**What is being asked:** Exactly as written, set down every entry once more.

**Data:**
===== src/rtl/mem8x8_ctrl_if.sv =====
// Request handshake plus memory pin bundle for mem8x8_ctrl.
// master: requester and memory side; slave: the controller.
interface mem8x8_ctrl_if;
    logic       req;
    logic       we;
    logic [2:0] addr;
    logic [7:0] wdata;
    logic       busy;
    logic       done;
    logic [7:0] rdata;
    logic       err;
    logic [2:0] mem_address;
    logic [7:0] mem_data_in;
    logic       mem_select;
    logic       mem_rw;
    logic [7:0] mem_data_out;

    modport master (
        output req, we, addr, wdata, mem_data_out,
        input  busy, done, rdata, err,
        input  mem_address, mem_data_in, mem_select, mem_rw
    );

    modport slave (
        input  req, we, addr, wdata, mem_data_out,
        output busy, done, rdata, err,
        output mem_address, mem_data_in, mem_select, mem_rw
    );
endinterface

**Written reply:**
===== src/rtl/mem8x8_ctrl_if.sv =====
// Request handshake plus memory pin bundle for mem8x8_ctrl.
// master: requester and memory side; slave: the controller.
interface mem8x8_ctrl_if;
    logic       req;
    logic       we;
    logic [2:0] addr;
    logic [7:0] wdata;
    logic       busy;
    logic       done;
    logic [7:0] rdata;
    logic       err;
    logic [2:0] mem_address;
    logic [7:0] mem_data_in;
    logic       mem_select;
    logic       mem_rw;
    logic [7:0] mem_data_out;

    modport master (
        output req, we, addr, wdata, mem_data_out,
        input  busy, done, rdata, err,
        input  mem_address, mem_data_in, mem_select, mem_rw
    );

    modport slave (
        input  req, we, addr, wdata, mem_data_out,
        output busy, done, rdata, err,
        output mem_address, mem_data_in, mem_select, mem_rw
    );
endinterface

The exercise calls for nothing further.